#### Problem requirements
Starting at the line below holding "set_output_delay 1.0000 -clock" and stopping at the line holding "typedef logic [3-1:0] saddr_t;", print every line exactly, both ends included, and leave the rest out.

___ Input

Source: an optimization exercise on an open RTL-to-GDS flow (aim: small area and a short achievable clock period). Production flows keep margins and buffers that such runs may drop. Power figures rest on the tool's default switching activity, not on a simulated workload.

==> inputs of v11 <==
==> flow/design.v <==
`default_nettype none
package rqfbi_pkg;
	localparam int RQFBI_DEPTH     = 16;
	localparam int RQFBI_ITEM_BITS = 32;
	localparam int KIND_W          = 3;
	localparam int DATA_W          = 32;
	localparam int CAP_W           = 5;
	localparam logic [KIND_W-1:0] KIND_SEND_BACK  = 3'd0;
	localparam logic [KIND_W-1:0] KIND_SEND_FRONT = 3'd1;
	localparam logic [KIND_W-1:0] KIND_RECEIVE    = 3'd2;
	localparam logic [KIND_W-1:0] KIND_PEEK       = 3'd3;
	localparam logic [KIND_W-1:0] KIND_DROP_FRONT = 3'd4;
	localparam logic [KIND_W-1:0] KIND_FLUSH      = 3'd5;
	typedef struct packed {
		logic [KIND_W-1:0] kind;
		logic [DATA_W-1:0] item_data;
	} rqfbi_cmd_t;
	typedef struct packed {
		logic              accepted;
		logic [DATA_W-1:0] out_data;
		logic [CAP_W-1:0]  items_held;
		logic [CAP_W-1:0]  slots_free;
		logic              is_empty;
		logic              is_full;
	} rqfbi_res_t;
endpackage
`default_nettype wire
`default_nettype none
module ring_queue_front_back_insert #(
	parameter int DEPTH     = rqfbi_pkg::RQFBI_DEPTH,
	parameter int ITEM_BITS = rqfbi_pkg::RQFBI_ITEM_BITS
) (
	input  wire logic                          clk,
	input  wire logic                          arst_n,
	input  wire logic                          start,
	output logic                               busy,
	input  wire rqfbi_pkg::rqfbi_cmd_t         cmd,
	input  wire logic                          cfg_valid,
	output logic                               cfg_ready,
	input  wire logic [rqfbi_pkg::CAP_W-1:0]   cfg_data,
	output logic                               done,
	output rqfbi_pkg::rqfbi_res_t              result
);
	localparam int IDX_W = 4;
	localparam int CW    = rqfbi_pkg::CAP_W;
	logic [ITEM_BITS-1:0] mem [16];
	logic [ITEM_BITS-1:0] rd_data_q;
	logic [CW-1:0]    held_q;
	logic [CW-1:0]    free_q;
	logic             empty_q;
	logic             full_q;
	logic [IDX_W-1:0] head_q;
	logic             valid_s1;
	logic             acc_s1;
	logic             fire;
	logic             cfg_fire;
	logic [CW-1:0]    cap_sat;
	logic [IDX_W-1:0] tail;
	logic [IDX_W-1:0] head_m1;
	logic             is_sb, is_sf, is_rd, is_pop, is_flush;
	logic             do_push, do_pop;
	logic             acc_d;
	logic [15:0]      we;
	logic [ITEM_BITS-1:0] front;
	logic             rd_ok;
	assign rd_ok = is_rd & ~empty_q;
	assign busy      = cfg_valid;
	assign cfg_ready = ~valid_s1;
	assign fire      = start & ~cfg_valid;
	assign cfg_fire  = cfg_valid & ~valid_s1;
	always_comb begin
		if (cfg_data == '0) begin
			cap_sat = CW'(1);
		end else if (cfg_data > CW'(16)) begin
			cap_sat = CW'(16);
		end else begin
			cap_sat = cfg_data;
		end
	end
	assign is_sb    = cmd.kind == rqfbi_pkg::KIND_SEND_BACK;
	assign is_sf    = cmd.kind == rqfbi_pkg::KIND_SEND_FRONT;
	assign is_rd    = (cmd.kind == rqfbi_pkg::KIND_RECEIVE) | (cmd.kind == rqfbi_pkg::KIND_PEEK);
	assign is_pop   = (cmd.kind == rqfbi_pkg::KIND_RECEIVE) | (cmd.kind == rqfbi_pkg::KIND_DROP_FRONT);
	assign is_flush = cmd.kind == rqfbi_pkg::KIND_FLUSH;
	assign do_push = (is_sb | is_sf) & ~full_q;
	assign do_pop  = is_pop & ~empty_q;
	assign acc_d   = do_push | (is_rd & ~empty_q) | do_pop | is_flush;
	assign tail    = head_q + held_q[IDX_W-1:0];
	assign head_m1 = head_q - IDX_W'(1);
	always_comb begin
		for (int i = 0; i < 16; i++) begin
			we[i] = fire & ~full_q & ((is_sb & (tail == IDX_W'(i))) | (is_sf & (head_m1 == IDX_W'(i))));
		end
	end
	always_ff @(posedge clk) begin
		for (int i = 0; i < 16; i++) begin
			if (we[i]) begin
				mem[i] <= ITEM_BITS'(cmd.item_data);
			end
		end
	end
	always_comb begin
		front = '0;
		for (int i = 0; i < 16; i++) begin
			front = front | ({ITEM_BITS{rd_ok & (head_q == IDX_W'(i))}} & mem[i]);
		end
	end
	always_ff @(posedge clk) begin
		rd_data_q <= front;
		acc_s1    <= acc_d;
	end
	always_ff @(posedge clk or negedge arst_n) begin
		if (!arst_n) begin
			held_q   <= '0;
			free_q   <= CW'(16);
			empty_q  <= 1'b1;
			full_q   <= 1'b0;
			head_q   <= '0;
			valid_s1 <= 1'b0;
		end else begin
			valid_s1 <= fire;
			if (cfg_fire) begin
				held_q  <= '0;
				free_q  <= cap_sat;
				empty_q <= 1'b1;
				full_q  <= 1'b0;
			end else if (fire) begin
				if (is_flush) begin
					held_q  <= '0;
					free_q  <= held_q + free_q;
					empty_q <= 1'b1;
					full_q  <= 1'b0;
				end else if (do_push) begin
					held_q  <= held_q + CW'(1);
					free_q  <= free_q - CW'(1);
					empty_q <= 1'b0;
					full_q  <= free_q == CW'(1);
					if (is_sf) begin
						head_q <= head_m1;
					end
				end else if (do_pop) begin
					held_q  <= held_q - CW'(1);
					free_q  <= free_q + CW'(1);
					empty_q <= held_q == CW'(1);
					full_q  <= 1'b0;
					head_q  <= head_q + IDX_W'(1);
				end
			end
		end
	end
	assign done = valid_s1;
	always_comb begin
		result            = '0;
		result.accepted   = acc_s1;
		result.out_data   = rqfbi_pkg::DATA_W'(rd_data_q);
		result.items_held = held_q;
		result.slots_free = free_q;
		result.is_empty   = empty_q;
		result.is_full    = full_q;
	end
endmodule
`default_nettype wire
`default_nettype none
module rqfbi_top (
	input  wire logic        clk,
	input  wire logic        arst_n,
	input  wire logic        start,
	output logic             busy,
	input  wire logic [2:0]  cmd_kind,
	input  wire logic [31:0] cmd_data,
	input  wire logic        cfg_valid,
	output logic             cfg_ready,
	input  wire logic [4:0]  cfg_data,
	output logic             done,
	output logic             res_accepted,
	output logic [31:0]      res_out_data,
	output logic [4:0]       res_items_held,
	output logic [4:0]       res_slots_free,
	output logic             res_is_empty,
	output logic             res_is_full
);
	rqfbi_pkg::rqfbi_cmd_t cmd;
	rqfbi_pkg::rqfbi_res_t result;
	assign cmd.kind      = cmd_kind;
	assign cmd.item_data = cmd_data;
	ring_queue_front_back_insert u_q (
		.clk       (clk),
		.arst_n    (arst_n),
		.start     (start),
		.busy      (busy),
		.cmd       (cmd),
		.cfg_valid (cfg_valid),
		.cfg_ready (cfg_ready),
		.cfg_data  (cfg_data),
		.done      (done),
		.result    (result)
	);
	assign res_accepted   = result.accepted;
	assign res_out_data   = result.out_data;
	assign res_items_held = result.items_held;
	assign res_slots_free = result.slots_free;
	assign res_is_empty   = result.is_empty;
	assign res_is_full    = result.is_full;
endmodule
`default_nettype wire
This design comes from an exercise in tuning for small area, a short achievable clock period and few clock cycles per item on the open sky130 flow, not from production work. No functional check of the RTL was part of this run. Power and IR drop assume default switching activity.

$ cat flow/config.mk
export PLATFORM = sky130hd
export DESIGN_NAME = trit_dma_top
export DESIGN_NICKNAME = trit_dma_top
export VERILOG_FILES = /design/flow/design.v
export SDC_FILE = /design/flow/constraint.sdc
export NUM_CORES = 4
export LEC_CHECK = 0
export CAP_MARGIN = 20
export CORE_MARGIN = 2
export CORE_UTILIZATION = 65
export CTS_CLUSTER_DIAMETER = 100
export CTS_CLUSTER_SIZE = 25
export SETUP_SLACK_MARGIN = 2.0
export SLEW_MARGIN = 20
export SYNTH_HIERARCHICAL = 1
export TNS_END_PERCENT = 0
$ cat flow/constraint.sdc
create_clock -name core_clock -period 5.0 [get_ports {i_clk}]
set_input_delay 1.0000 -clock core_clock [delete_from_list [all_inputs] [get_ports {i_clk}]]
set_output_delay 1.0000 -clock core_clock [all_outputs]
set_load 0.01 [all_outputs]
$ cat flow/design.v
`default_nettype none
package trit_dma_pkg;
    typedef logic [128-1:0] mword_t;
    typedef logic [28-1:0] maddr_t;
    typedef logic [32-1:0] sword_t;
    typedef logic [3-1:0] saddr_t;
    typedef logic [1:0] trit_t;
    typedef logic [2*27-1:0] trit_row_t;
    typedef logic [63:0] tick_t;
    typedef enum logic [1:0] {
        IDLE,
        LOAD,
        STORE,
        DONE
    } seq_state_t;
endpackage
`default_nettype wire
`timescale 1ns/1ps
`default_nettype none
module wd_bit (
    input  wire [2:0] i_data,
    input  wire [2:0] i_sel,
    output logic      o_bit
);
    assign o_bit = |(i_data & i_sel);
endmodule
`default_nettype wire
`timescale 1ns/1ps
`default_nettype none
module read_master (
    input  wire [28-4:0] i_base,
    input  wire                   i_carry,
    output logic [28-4:0] o_addr
);
    assign o_addr = i_base + (28-3)'(i_carry);
endmodule
`default_nettype wire
`timescale 1ns/1ps
`default_nettype none
module tick_group4 (
    input  wire [3:0]  i_count,
    input  wire        i_carry,
    input  wire        i_clear,
    output logic [3:0] o_count,
    output logic       o_ones
);
    logic [3:0] c;
    assign c[0]    = i_carry;
    assign c[1]    = c[0] & i_count[0];
    assign c[2]    = c[1] & i_count[1];
    assign c[3]    = c[2] & i_count[2];
    assign o_count = (i_count ^ c) & {4{!i_clear}};
    assign o_ones  = &i_count;
endmodule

______

#### Task response
set_output_delay 1.0000 -clock core_clock [all_outputs]
set_load 0.01 [all_outputs]
$ cat flow/design.v
`default_nettype none
package trit_dma_pkg;
    typedef logic [128-1:0] mword_t;
    typedef logic [28-1:0] maddr_t;
    typedef logic [32-1:0] sword_t;
    typedef logic [3-1:0] saddr_t;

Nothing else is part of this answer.